> _Exercise goal_
Each line below from the one containing "## worst max-delay" through the one containing "## stage by stage" is to be given again exactly, and no line outside that span.

> _Records provided_
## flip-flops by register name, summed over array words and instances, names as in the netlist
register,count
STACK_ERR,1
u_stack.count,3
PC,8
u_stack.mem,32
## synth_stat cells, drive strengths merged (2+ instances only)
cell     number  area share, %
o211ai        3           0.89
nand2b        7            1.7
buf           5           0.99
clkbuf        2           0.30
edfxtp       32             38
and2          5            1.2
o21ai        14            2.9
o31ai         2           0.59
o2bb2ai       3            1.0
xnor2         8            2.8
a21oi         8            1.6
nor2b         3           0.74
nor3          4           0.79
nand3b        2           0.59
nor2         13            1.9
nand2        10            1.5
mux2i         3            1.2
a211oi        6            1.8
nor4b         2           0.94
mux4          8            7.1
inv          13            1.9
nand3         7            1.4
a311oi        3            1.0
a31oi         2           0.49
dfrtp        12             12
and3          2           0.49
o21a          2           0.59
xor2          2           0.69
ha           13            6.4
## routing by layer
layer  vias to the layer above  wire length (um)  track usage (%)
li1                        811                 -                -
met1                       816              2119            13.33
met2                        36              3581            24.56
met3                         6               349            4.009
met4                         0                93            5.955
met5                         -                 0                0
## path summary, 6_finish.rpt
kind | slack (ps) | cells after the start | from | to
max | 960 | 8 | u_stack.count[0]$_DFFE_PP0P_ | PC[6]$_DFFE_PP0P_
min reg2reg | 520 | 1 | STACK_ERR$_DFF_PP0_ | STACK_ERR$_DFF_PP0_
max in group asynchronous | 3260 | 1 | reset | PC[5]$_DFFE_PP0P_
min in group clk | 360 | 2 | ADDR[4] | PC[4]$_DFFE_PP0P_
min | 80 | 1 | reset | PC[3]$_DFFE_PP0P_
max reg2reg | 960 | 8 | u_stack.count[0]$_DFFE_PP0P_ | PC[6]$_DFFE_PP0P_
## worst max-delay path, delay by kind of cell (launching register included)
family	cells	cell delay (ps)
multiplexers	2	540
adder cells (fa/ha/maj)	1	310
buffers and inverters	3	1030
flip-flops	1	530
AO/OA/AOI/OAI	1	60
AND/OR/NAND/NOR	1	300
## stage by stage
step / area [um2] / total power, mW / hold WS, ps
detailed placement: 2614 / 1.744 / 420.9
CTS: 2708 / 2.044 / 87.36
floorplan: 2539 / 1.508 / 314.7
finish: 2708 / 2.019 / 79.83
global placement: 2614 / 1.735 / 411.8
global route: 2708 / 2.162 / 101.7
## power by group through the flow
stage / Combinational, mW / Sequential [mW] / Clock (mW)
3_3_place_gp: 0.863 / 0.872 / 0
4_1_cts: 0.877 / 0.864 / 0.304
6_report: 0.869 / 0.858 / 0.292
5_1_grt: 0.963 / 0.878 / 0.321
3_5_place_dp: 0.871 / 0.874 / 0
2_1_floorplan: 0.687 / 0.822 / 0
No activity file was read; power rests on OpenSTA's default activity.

...

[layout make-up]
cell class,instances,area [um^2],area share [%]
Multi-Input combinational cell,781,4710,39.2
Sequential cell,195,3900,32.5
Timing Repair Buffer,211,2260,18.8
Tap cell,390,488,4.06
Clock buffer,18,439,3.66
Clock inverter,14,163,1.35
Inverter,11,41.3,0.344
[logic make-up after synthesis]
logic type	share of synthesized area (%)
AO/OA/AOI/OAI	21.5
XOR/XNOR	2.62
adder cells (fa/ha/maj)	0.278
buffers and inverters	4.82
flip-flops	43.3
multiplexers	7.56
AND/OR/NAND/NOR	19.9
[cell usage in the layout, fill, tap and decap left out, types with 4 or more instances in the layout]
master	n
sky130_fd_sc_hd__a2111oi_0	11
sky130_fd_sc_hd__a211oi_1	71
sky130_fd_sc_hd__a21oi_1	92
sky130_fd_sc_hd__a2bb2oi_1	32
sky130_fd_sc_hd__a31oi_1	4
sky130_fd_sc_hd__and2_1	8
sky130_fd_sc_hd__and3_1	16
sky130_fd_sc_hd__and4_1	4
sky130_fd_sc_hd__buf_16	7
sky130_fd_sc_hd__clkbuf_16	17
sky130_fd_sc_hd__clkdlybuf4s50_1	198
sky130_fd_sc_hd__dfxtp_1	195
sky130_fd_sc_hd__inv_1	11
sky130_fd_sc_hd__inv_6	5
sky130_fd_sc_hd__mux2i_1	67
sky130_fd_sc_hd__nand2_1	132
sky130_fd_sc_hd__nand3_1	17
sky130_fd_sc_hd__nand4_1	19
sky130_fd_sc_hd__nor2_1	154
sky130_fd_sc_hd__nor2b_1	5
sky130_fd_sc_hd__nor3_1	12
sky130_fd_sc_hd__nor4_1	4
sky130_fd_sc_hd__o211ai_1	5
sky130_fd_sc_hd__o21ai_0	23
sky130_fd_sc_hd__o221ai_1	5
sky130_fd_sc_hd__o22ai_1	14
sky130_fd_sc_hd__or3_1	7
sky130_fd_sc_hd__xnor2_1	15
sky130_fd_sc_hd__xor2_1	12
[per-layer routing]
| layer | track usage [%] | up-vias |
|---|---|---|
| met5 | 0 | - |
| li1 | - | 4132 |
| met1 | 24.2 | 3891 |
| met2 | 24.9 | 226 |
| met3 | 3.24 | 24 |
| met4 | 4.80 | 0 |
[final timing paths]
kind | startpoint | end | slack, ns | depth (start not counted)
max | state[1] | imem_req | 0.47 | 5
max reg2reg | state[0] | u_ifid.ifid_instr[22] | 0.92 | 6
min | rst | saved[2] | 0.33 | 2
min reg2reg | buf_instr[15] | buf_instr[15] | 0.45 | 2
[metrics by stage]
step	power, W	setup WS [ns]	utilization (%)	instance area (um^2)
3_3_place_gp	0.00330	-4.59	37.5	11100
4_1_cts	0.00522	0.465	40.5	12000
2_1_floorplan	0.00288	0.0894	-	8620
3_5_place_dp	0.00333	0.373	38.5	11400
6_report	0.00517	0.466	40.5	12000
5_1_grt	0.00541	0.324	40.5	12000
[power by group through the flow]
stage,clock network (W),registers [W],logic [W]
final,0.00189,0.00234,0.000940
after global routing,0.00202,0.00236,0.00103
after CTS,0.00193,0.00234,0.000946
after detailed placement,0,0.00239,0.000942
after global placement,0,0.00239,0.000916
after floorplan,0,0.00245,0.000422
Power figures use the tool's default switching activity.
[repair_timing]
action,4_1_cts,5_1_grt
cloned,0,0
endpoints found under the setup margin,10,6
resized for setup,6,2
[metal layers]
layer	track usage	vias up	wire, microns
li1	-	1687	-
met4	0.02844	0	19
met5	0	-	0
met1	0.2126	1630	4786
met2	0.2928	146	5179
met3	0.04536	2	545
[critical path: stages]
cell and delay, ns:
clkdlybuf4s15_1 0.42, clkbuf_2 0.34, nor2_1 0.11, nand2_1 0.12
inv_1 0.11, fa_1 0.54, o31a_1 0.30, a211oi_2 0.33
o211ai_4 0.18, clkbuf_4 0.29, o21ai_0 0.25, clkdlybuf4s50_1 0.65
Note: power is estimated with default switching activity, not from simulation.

> _Exercise solution_
## worst max-delay path, delay by kind of cell (launching register included)
family	cells	cell delay (ps)
multiplexers	2	540
adder cells (fa/ha/maj)	1	310
buffers and inverters	3	1030
flip-flops	1	530
AO/OA/AOI/OAI	1	60
AND/OR/NAND/NOR	1	300
## stage by stage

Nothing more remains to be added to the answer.